In case of traumatic lesions, there are two main categories to distinguish. First, the cartilage is affected directly by an accident. This single impact (also described as acute trauma) on the shoulder causes humeral cartilage to disrupt from the underlying bone. In the second case (chronic trauma), glenohumeral cartilage degeneration is a result of chronic overuse and is associated to other shoulder joint pathologies such as RC injury, instability and impingement syndrome. For both types of trauma – acute and chronic – active sportsmen with high shoulder demand (e.g. throwers [9, 32]) or athletes prone to shoulder injury (e.g. rugby player [28, 39]) are at a higher risk for GH cartilage lesions.

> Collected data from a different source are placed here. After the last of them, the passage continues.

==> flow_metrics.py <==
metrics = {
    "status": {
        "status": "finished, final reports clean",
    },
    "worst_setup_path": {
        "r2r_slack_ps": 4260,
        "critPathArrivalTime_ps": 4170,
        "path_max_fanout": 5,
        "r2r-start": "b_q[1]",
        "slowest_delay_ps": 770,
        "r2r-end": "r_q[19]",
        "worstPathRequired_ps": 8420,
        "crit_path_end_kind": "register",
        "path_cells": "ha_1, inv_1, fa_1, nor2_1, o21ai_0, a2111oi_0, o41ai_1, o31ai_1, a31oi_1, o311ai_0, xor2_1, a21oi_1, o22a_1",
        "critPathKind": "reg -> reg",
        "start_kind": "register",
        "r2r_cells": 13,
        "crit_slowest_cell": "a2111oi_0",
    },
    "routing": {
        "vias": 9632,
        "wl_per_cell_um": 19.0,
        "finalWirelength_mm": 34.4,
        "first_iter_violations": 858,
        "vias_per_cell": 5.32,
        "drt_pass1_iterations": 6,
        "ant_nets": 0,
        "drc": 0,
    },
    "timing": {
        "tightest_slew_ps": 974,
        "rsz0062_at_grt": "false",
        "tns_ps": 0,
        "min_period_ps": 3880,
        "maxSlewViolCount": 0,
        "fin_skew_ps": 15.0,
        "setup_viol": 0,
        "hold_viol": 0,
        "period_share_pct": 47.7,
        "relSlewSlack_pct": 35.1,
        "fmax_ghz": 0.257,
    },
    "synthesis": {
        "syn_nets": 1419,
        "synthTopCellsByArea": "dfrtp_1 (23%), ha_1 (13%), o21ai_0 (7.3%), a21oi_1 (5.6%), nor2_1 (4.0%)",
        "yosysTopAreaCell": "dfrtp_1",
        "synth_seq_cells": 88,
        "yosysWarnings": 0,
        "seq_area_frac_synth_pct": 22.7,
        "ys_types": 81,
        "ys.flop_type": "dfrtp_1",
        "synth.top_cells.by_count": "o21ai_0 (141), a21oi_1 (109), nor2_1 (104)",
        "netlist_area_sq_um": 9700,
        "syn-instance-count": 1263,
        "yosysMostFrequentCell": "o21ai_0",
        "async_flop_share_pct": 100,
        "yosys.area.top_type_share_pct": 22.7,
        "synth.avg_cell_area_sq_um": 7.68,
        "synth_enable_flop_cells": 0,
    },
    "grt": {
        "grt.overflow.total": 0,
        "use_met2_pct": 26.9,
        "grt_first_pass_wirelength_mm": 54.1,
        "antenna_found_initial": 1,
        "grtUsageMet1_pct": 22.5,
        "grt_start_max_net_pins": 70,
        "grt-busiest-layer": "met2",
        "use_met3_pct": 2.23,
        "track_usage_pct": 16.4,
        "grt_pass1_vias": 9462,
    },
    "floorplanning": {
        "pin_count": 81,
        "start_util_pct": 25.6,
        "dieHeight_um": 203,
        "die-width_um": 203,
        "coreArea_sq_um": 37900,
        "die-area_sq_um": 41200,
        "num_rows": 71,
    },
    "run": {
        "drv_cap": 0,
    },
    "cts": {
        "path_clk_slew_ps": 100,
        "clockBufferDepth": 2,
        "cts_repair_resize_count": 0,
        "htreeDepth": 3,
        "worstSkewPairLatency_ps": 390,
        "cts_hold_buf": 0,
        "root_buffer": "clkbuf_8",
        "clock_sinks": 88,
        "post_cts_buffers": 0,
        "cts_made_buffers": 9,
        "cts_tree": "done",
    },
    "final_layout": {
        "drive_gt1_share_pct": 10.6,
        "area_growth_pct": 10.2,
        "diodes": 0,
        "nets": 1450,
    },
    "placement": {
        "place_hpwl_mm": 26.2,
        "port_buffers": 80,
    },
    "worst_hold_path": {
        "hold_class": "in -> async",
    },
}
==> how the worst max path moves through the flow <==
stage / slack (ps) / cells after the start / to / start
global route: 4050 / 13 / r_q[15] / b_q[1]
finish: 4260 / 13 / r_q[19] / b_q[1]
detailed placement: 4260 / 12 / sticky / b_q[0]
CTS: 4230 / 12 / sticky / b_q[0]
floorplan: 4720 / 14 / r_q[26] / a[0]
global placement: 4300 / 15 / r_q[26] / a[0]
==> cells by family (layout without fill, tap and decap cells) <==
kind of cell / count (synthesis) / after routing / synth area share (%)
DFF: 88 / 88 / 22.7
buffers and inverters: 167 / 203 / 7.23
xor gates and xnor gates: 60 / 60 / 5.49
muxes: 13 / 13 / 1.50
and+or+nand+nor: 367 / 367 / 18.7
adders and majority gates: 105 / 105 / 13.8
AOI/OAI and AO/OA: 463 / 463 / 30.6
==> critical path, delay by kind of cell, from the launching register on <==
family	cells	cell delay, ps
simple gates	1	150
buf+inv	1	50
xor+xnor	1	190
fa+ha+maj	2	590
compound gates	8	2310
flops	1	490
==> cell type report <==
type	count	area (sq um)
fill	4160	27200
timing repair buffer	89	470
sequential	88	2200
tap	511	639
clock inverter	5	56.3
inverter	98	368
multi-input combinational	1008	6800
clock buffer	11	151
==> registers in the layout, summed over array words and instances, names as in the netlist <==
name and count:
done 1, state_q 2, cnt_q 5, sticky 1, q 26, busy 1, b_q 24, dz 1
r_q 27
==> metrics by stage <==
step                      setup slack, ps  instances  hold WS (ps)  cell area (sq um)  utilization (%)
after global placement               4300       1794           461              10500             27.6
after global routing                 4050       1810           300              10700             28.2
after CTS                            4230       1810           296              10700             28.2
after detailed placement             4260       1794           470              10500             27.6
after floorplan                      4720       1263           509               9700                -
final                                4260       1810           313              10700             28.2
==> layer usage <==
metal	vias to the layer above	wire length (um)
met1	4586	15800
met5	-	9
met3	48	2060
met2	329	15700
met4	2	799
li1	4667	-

The pathomechanism of acute traumatic humeral cartilage defects is said to be due to compression or shearing [23, 28], which can be caused by a sudden subluxation or dislocation [6, 28]. In case of chronic post-traumatic GH cartilage defects, the RC is injured first. This can result to instability and following impingement while RC tears are further promoted. In the final stages, this mechanism might lead to GH articular cartilage damage. It is important to notice that RC tears seem to be caused by progressive wear and impingement rather than to trauma [11], that RC tendons have regions of reduced blood supply [40] making them vulnerable to degenerate with age, and that the incidence of RC tears is low in persons younger than 40 years [25, 4143].

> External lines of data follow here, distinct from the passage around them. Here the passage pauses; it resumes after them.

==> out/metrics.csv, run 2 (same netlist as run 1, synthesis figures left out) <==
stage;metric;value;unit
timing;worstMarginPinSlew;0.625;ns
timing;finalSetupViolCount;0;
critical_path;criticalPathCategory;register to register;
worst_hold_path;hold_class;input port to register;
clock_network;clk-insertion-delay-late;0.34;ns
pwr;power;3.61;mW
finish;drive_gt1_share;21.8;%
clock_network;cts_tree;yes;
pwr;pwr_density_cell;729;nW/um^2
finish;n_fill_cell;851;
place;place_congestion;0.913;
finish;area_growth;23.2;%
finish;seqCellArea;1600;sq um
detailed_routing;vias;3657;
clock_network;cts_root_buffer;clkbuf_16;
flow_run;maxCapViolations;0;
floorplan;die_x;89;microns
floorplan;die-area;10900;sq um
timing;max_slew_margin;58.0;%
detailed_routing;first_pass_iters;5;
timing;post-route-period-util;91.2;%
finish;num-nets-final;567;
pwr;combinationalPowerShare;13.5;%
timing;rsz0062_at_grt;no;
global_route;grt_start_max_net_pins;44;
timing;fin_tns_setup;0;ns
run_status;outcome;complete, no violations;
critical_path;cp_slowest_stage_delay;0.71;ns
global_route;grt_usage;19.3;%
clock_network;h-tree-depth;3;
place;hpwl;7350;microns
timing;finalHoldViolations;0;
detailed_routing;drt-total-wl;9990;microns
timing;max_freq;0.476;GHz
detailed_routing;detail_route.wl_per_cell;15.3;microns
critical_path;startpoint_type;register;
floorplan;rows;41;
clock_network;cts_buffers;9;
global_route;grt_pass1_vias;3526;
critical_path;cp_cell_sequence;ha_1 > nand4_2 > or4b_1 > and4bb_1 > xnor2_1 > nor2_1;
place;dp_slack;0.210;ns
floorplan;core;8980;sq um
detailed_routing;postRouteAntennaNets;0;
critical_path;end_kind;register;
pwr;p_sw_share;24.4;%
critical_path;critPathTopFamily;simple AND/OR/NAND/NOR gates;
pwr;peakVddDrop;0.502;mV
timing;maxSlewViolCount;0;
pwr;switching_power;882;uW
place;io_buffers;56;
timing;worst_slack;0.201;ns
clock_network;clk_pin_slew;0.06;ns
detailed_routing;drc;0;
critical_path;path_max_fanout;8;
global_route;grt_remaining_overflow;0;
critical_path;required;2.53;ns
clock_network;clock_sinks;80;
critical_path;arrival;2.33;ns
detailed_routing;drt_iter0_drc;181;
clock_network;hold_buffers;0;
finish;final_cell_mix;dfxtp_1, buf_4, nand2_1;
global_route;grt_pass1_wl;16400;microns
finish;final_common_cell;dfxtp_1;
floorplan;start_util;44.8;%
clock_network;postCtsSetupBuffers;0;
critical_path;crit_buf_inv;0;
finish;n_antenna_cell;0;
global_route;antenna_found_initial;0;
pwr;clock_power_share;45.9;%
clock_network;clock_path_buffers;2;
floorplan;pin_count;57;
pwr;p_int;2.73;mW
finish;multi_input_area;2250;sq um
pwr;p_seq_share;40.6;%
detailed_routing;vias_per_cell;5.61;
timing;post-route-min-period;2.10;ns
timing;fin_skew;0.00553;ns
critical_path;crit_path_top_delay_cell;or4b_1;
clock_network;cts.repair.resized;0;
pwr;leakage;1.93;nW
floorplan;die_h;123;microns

Limitations of this study are as follows: (i) we found only three reports describing pure humeral cartilage damage due to an acute trauma which limit conclusions about this type of injury. (ii) clear separation of RC injury, instability, and impingement syndrome might not be possible, as these factors may be also conjointly existent: shoulder muscles are powerful stabilizers [44], in case of impingement diagnosis, the RC is often injured as well [27, 29] and impingement and instability are two entities which are often related [45]. Furthermore, different types of impingement are described: subacromial impingement syndrome (SSP tendinopathy or partial tear, narrowing of the subacromial space due to a subacromial spur, osteoarthritis of the AC joint, or subacromial bursitis [27]) and internal impingement (the undersurface of the RC contacts the posterosuperior glenoid in the abducted and externally rotated position [29, 32]). (iii) In case of three cadaveric studies related to RC tears [1, 12, 30], the individual history of traumas is not known. (iv) As RC tears are more frequent with increasing age, degenerative changes of the articular cartilage in the elderly might be more frequent. That is, the age of the patients has to be considered when interpreting data. (v) A further limitation of this review is related to the level of evidence of the studies that we included in our review. The application of diagnostic methods into daily clinical practice should be based on scientific evidence. We were not able to identify any study that implemented an attempt to diagnose GH cartilage damage in an at risk population in a prospective, randomised study type with any type of diagnostic test. Most studies included in this review used historic, non-randomised cohort or case control study designs. This point reveals the importance of developing diagnostic tests that can be implemented in studies with a high level of evidence.

Conclusion

The great majority of glenohumeral cartilage lesions without any bony lesions are the results of overuse secondary to chronic traumas associated with rotator cuff injury, instability, or impingement syndrome. Glenohumeral cartilage lesions with an intact subchondral bone and caused by an acute trauma are either rare or overlooked. And high quality research designs in "at risk populations" should be implemented in the future to determine the value of MRI, MR arthrography, radiography or alternative diagnostic tools in diagnosing GH cartilage degeneration.